La ilógica lógica del tranque federal

Ted Cruz debe estar entre los primeros en aprovecharse de la nueva reforma de salud que entró en vigor ayer. El senador del estado de Texas se ha destacado por su enfermizo empeño de que no proceda el Affordable Care Act.

La obsesión ha hecho al novato senador republicano seguir las descabelladas directrices del Tea Party.

Entiéndase que el cierre del gobierno federal como táctica de presión para el presidente Obama, y por ende a los demócratas, sólo tiene sentido en cerebros como el de Cruz.
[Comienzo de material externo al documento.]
==> run A <==
==> flow/design.v (excerpt) <==
module conv_mac_unit (
	input wire aclk,
	input wire aresetn,
	input wire aclken,
	input wire[1:0] calfmt,
	input wire[8*16-1:0] mac_in_ftm,
	input wire[8*16-1:0] mac_in_wgt,
	input wire mac_in_ftm_masked,
	input wire[1:0] mac_in_info_along,
	input wire mac_in_valid,
	output wire[7:0] mac_out_exp,
	output wire[39:0] mac_out_frac,
	output wire[1:0] mac_out_info_along,
	output wire mac_out_valid
);
Settings: LEC_CHECK=0, ABC_AREA=1, CAP_MARGIN=15, CELL_PAD_IN_SITES_DETAIL_PLACEMENT=2, CORE_MARGIN=5, CORE_UTILIZATION=15, GPL_ROUTABILITY_DRIVEN=1, HOLD_SLACK_MARGIN=0.17, MAX_ROUTING_LAYER=met4, MIN_ROUTING_LAYER=met2, PLACE_DENSITY_LB_ADDON=0.2, SLEW_MARGIN=20, TNS_END_PERCENT=60; clock period 7.75 ns.
run.sh (not shown) runs the stock make flow with config.mk's settings and CLKGATE_MAP_FILE=.
==> inputs of run P, as changes to run A <==
ABC_AREA = unset   (was 1)
CAP_MARGIN = 20   (was 15)
CELL_PAD_IN_SITES_DETAIL_PLACEMENT = unset   (was 2)
CORE_MARGIN = 2   (was 5)
CORE_UTILIZATION = 58   (was 15)
GPL_ROUTABILITY_DRIVEN = unset   (was 1)
HOLD_SLACK_MARGIN = unset   (was 0.17)
MAX_ROUTING_LAYER = unset   (was met4)
MIN_ROUTING_LAYER = unset   (was met2)
PLACE_DENSITY_LB_ADDON = unset   (was 0.2)
TNS_END_PERCENT = unset   (was 60)
==> flow/constraint.sdc (replaced) <==
create_clock -name core_clock -period 7.55 [get_ports {aclk}]
set_input_delay 1.5100 -clock core_clock [delete_from_list [all_inputs] [get_ports {aclk}]]
set_output_delay 1.5100 -clock core_clock [all_outputs]
set_load 0.01 [all_outputs]
==> inputs of run G, as changes to run A <==
ABC_AREA = unset   (was 1)
CELL_PAD_IN_SITES_DETAIL_PLACEMENT = unset   (was 2)
CORE_MARGIN = 2   (was 5)
CORE_UTILIZATION = 72   (was 15)
HOLD_SLACK_MARGIN = unset   (was 0.17)
MAX_ROUTING_LAYER = unset   (was met4)
MIN_ROUTING_LAYER = unset   (was met2)
PLACE_DENSITY = 0.65   (was unset)
PLACE_DENSITY_LB_ADDON = unset   (was 0.2)
SETUP_SLACK_MARGIN = -0.35   (was unset)
TNS_END_PERCENT = unset   (was 60)
==> flow/constraint.sdc (replaced) <==
create_clock -name core_clock -period 5.63 [get_ports {aclk}]
set_input_delay 1.1260 -clock core_clock [delete_from_list [all_inputs] [get_ports {aclk}]]
set_output_delay 1.1260 -clock core_clock [all_outputs]
set_load 0.01 [all_outputs]
==> inputs of run H, as changes to run A <==
ABC_AREA = unset   (was 1)
CAP_MARGIN = 20   (was 15)
CELL_PAD_IN_SITES_DETAIL_PLACEMENT = unset   (was 2)
CORE_MARGIN = 2   (was 5)
CORE_UTILIZATION = 66   (was 15)
GPL_ROUTABILITY_DRIVEN = unset   (was 1)
HOLD_SLACK_MARGIN = unset   (was 0.17)
MAX_ROUTING_LAYER = unset   (was met4)
MIN_ROUTING_LAYER = unset   (was met2)
PLACE_DENSITY_LB_ADDON = unset   (was 0.2)
SETUP_SLACK_MARGIN = 1.09   (was unset)
TNS_END_PERCENT = unset   (was 60)
==> flow/constraint.sdc (replaced) <==
create_clock -name core_clock -period 7.0 [get_ports {aclk}]
set_input_delay 1.4000 -clock core_clock [delete_from_list [all_inputs] [get_ports {aclk}]]
set_output_delay 1.4000 -clock core_clock [all_outputs]
set_load 0.01 [all_outputs]
==> comparison table <==
item                                                                                          run G                            run A                                  run H                                  run P
Status                                                                     finished with violations  no timing/DRC/antenna violations       no timing/DRC/antenna violations       no timing/DRC/antenna violations
Reasons for failing layout checks                                                      setup timing                                -                                      -                                      -
Final non-filler cell total                                                                   20548                            34263                                  20273                                  19679
Worst hold path endpoint                                                                          -  mac_cell_u.fp16_mtso_sign_d1[1]  mac_cell_u.fp16_e_h3_f_add_w_d2[1][2]  mac_cell_u.fp16_e_h3_f_add_w_d2[1][0]
Number of signal-net buffers in the layout                                                     2010                              465                                   1434                                    435
Relative contribution of the clock network to total power                                     0.079                            0.105                                  0.086                                  0.115
Total power after layout                                                                     138 mW                          88.9 mW                                 101 mW                                73.2 mW
Peak ir drop on the vdd network                                                             2.11 mV                         0.477 mV                               0.904 mV                                1.47 mV
End point of the critical path                                         mul_blk[0].mul_u.mul_res[30]     mul_blk[2].mul_u.mul_res[29]           mul_blk[7].mul_u.mul_res[30]           mul_blk[7].mul_u.mul_res[30]
Stages on worst setup path                                                                       20                               16                                     22                                     22
Placed standard-cell area                                                              172000 sq um                     183000 sq um                           163000 sq um                           163000 sq um
Final WL                                                                                  502000 um                        698000 um                              465000 um                              431000 um
Top layer used by detailed routing                                                             met5                             met4                                   met5                                   met5
Compound-Gate Fraction of Synth Area                                                          0.106                           0.0920                                  0.106                                  0.106
Count of buffering cells on the critical path with inverters included                             4                                3                                      4                                      4
Seq pwr                                                                                     17.7 mW                          13.5 mW                                14.2 mW                                13.3 mW
First DRT Iteration DRCs                                                                      17156                            19542                                  13231                                  11163
Wire length on met1                                                                       171000 um                             0 um                              177000 um                              183000 um
Count of TritonRoute iterations in the first routing pass                                        19                                8                                      7                                      7
Highest cell delay on the worst timing path                                                 0.71 ns                          0.95 ns                                0.62 ns                                0.82 ns
Area fraction in xor and xnor cells                                                          0.0415                           0.0385                                 0.0415                                 0.0415
Net count of the finished layout                                                              20902                            22894                                  20330                                  19343
Minimum clock period after layout                                                           6.57 ns                          7.22 ns                                6.41 ns                                7.02 ns
Row count                                                                                       171                              383                                    178                                    190
Post-Route Skew                                                                           0.0544 ns                         0.112 ns                              0.0408 ns                              0.0581 ns
CTS clk-pin slew, worst paths                                                               0.06 ns                          0.07 ns                                0.07 ns                                0.06 ns
Post-synthesis chip area from yosys                                                    156000 sq um                     164000 sq um                           156000 sq um                           156000 sq um
Die x size                                                                                   470 um                          1050 um                                 491 um                                 523 um

* * *

==> run a <==
Starting RTL as in the previous note.
clock: 7.0 ns
lec_check: 0
cap_margin: 20
core_margin: 2
core_utilization: 40
gpl_timing_driven: 0
setup_slack_margin: 0.05
slew_margin: 20
==> run b (differences from run a) <==
--- a/flow/config.mk
+++ b/flow/config.mk
@@ -7,7 +7,9 @@
 export LEC_CHECK = 0
+export ABC_AREA = 1
 export CAP_MARGIN = 20
 export CORE_MARGIN = 2
-export CORE_UTILIZATION = 40
-export GPL_TIMING_DRIVEN = 0
-export SETUP_SLACK_MARGIN = 0.05
+export CORE_UTILIZATION = 69
+export CTS_CLUSTER_DIAMETER = 334
+export CTS_CLUSTER_SIZE = 99
+export PLACE_DENSITY = 0.4
 export SLEW_MARGIN = 20
==> flow/constraint.sdc (replaced) <==
create_clock -name core_clock -period 4.27 [get_ports {aclk}]
set_input_delay 0.8540 -clock core_clock [delete_from_list [all_inputs] [get_ports {aclk}]]
set_output_delay 0.8540 -clock core_clock [all_outputs]
set_load 0.01 [all_outputs]
==> flow_summary.ini <==
; physical design summary
[synthesis]
ys_seq_share_pct = 25.5
netlist_instances = 19600
yosys.area_share.adder_pct = 33.3
ys_cells = 19600
yosys_area_um2 = 164000
xor_share_pct = 3.85

[clocking]
post_cts_buffers = 291
cts_resized = 1600
numCtsBuffers = 18
clk_path_buf_depth = 3

[placed_design]
portBuffers = 311

[run_status]
status = did not finish
haltStage = global routing
The numbers above come from run b.

==> flow_summary.ini <==
; generated from flow reports
[run_status]
status = no timing/DRC/antenna violations

[synthesis]
yosys.area_share.adder_pct = 34.9
xor_share_pct = 4.15
ys_cells = 16000
yosys_area_um2 = 156000
syn-cell-area_um2 = 156000
ys_seq_share_pct = 26.7

[routing]
highest-signal-layer = met5
wl_met2_um = 232000

[placed_design]
portBuffers = 309

[clocking]
post_cts_buffers = 36
clk_path_buf_depth = 4
numCtsBuffers = 166

[sta]
rsz0062_at_grt = true
The numbers above come from run a.


* * *

==> job 2382 <==
Starting RTL as in the previous note.
Settings: LEC_CHECK=0, ABC_AREA=0, CAP_MARGIN=20, CELL_PAD_IN_SITES_GLOBAL_PLACEMENT=1, CORE_MARGIN=2, CORE_UTILIZATION=64, GPL_TIMING_DRIVEN=1, SETUP_SLACK_MARGIN=0.5, SLEW_MARGIN=20; clock period 6.22 ns.
==> job 2764 (differences from job 2382) <==
ABC_AREA = default   (was 0)
CAP_MARGIN = 15   (was 20)
CELL_PAD_IN_SITES_GLOBAL_PLACEMENT = default   (was 1)
CORE_UTILIZATION = 72   (was 64)
GPL_ROUTABILITY_DRIVEN = 1   (was default)
GPL_TIMING_DRIVEN = default   (was 1)
PLACE_DENSITY = 0.71   (was default)
SETUP_SLACK_MARGIN = 0.8   (was 0.5)
==> flow/constraint.sdc (replaced) <==
create_clock -name core_clock -period 6.95 [get_ports {aclk}]
set_input_delay 1.3900 -clock core_clock [delete_from_list [all_inputs] [get_ports {aclk}]]
set_output_delay 1.3900 -clock core_clock [all_outputs]
set_load 0.01 [all_outputs]
==> job 5408 (differences from job 2382) <==
ABC_AREA = default   (was 0)
CELL_PAD_IN_SITES_GLOBAL_PLACEMENT = default   (was 1)
CORE_UTILIZATION = 70   (was 64)
GPL_TIMING_DRIVEN = default   (was 1)
SETUP_SLACK_MARGIN = -0.32   (was 0.5)
==> flow/constraint.sdc (replaced) <==
create_clock -name core_clock -period 5.49 [get_ports {aclk}]
set_input_delay 1.0980 -clock core_clock [delete_from_list [all_inputs] [get_ports {aclk}]]
set_output_delay 1.0980 -clock core_clock [all_outputs]
set_load 0.01 [all_outputs]
==> job 6609 (differences from job 2382) <==
ABC_AREA = default   (was 0)
CAP_MARGIN = 35   (was 20)
CELL_PAD_IN_SITES_GLOBAL_PLACEMENT = default   (was 1)
CORE_UTILIZATION = 72   (was 64)
GPL_TIMING_DRIVEN = default   (was 1)
PLACE_DENSITY = 0.66   (was default)
SETUP_SLACK_MARGIN = -0.32   (was 0.5)
==> flow/constraint.sdc (replaced) <==
create_clock -name core_clock -period 5.49 [get_ports {aclk}]
set_input_delay 1.0980 -clock core_clock [delete_from_list [all_inputs] [get_ports {aclk}]]
set_output_delay 1.0980 -clock core_clock [all_outputs]
set_load 0.01 [all_outputs]
==> results <==
metric	job 2382	job 6609	job 2764	job 5408
Run status	complete, but fails checks	stopped before the end	finished clean	complete, but fails checks
Stage where the flow stopped	-	global routing	-	-
Reasons for failing layout checks	negative setup slack	-	-	negative setup slack
Gate power share	77.4%	-	75.9%	78.8%
Worst clock skew	0.0918 ns	-	0.0392 ns	0.0386 ns
Crit path from	mac_cell_u.mul_op_b_arr_d1[5][6]	-	mac_cell_u.mul_op_b_arr_d1[7][6]	mac_cell_u.mul_op_b_arr_d1[4][1]
Internal power consumption	63.0 mW	-	50.4 mW	76.3 mW
Switching power share of the total	46.0%	-	47.9%	45.4%
Largest stage delay on the critical path	0.55 ns	-	0.57 ns	0.73 ns
Pin slew with the least headroom to its limit	1.18 ns	-	1.17 ns	1.17 ns
Tapcells	3202	-	2854	2975
Endpoint of the worst-slack reg-to-reg timing path	mul_blk[5].mul_u.mul_res[29]	-	mul_blk[7].mul_u.mul_res[30]	mul_blk[4].mul_u.mul_res[31]
Vias post-DR	122k	-	127k	131k
Count of final hold-check violations	0	-	0	0
Final routed wire length divided by cell count	22.3 µm	-	23.8 µm	23.6 µm
Hold path start	mac_cell_u.fp16_e_h3_f_add_w_d1[6][0]	-	mac_cell_u.fp16_e_h3_f_add_w_d1[3][2]	-
Count of warning messages emitted by the tools	44	-	37	35
Clock-pin slew on the worst setup and hold paths	0.07 ns	-	0.07 ns	0.08 ns
Seq group	16.0 mW	-	14.3 mW	18.1 mW
Share of final layout cell area taken by clock buffers and inverters	3.17%	-	3.11%	2.99%
Final tally of max-slew violations	0	-	0	0
Finish-stage setup viols	5	-	0	150
Met2 layer wire length in the routed design	212 mm	-	220 mm	230 mm
Power and IR drop assume default switching activity.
El tener al país en la incertidumbre de un gobierno, cuyo movimiento económico, obligación gubernamental y estabilidad global depende de un operativo eficiente o por lo menos en apariencia, es irresponsable.

El cierre obedece una agenda político partidista que persigue la agenda ciega de unos 40 y tantos desquiciados recalcitrantes “republicanos”.

No es que los demócratas empleen similares juegos, lo que es evidente es que no son tan irresponsable como para poner en riesgo la vida de aquellos que necesitan atención médica básica.

Es por eso que republicanos responsables como el senador John McCain han denunciado la peligrosa artimaña ego centrista de su colega Cruz y los otros que emulan al buscar atención del momento.

Que no le quede duda a aquellos que quieran buscarle la quinta pata al gato. Los dogmáticos que rehusan negociar de buena fe no aceptaron el primer cuatrienio de Barack Obama. Al no poder derrotarlo a su segundo y último término los ha enloquecido. Tratan de deshacer lo que ya los electores estadounidenses decidieron en las urnas. Las encuestas indican que la mayoría se opone al desenlace que se ha visto en la capital en estos días. Eventualmente el cierre terminará y el Obamacare seguirá como ley del país y eso no hay loco que lo detenga.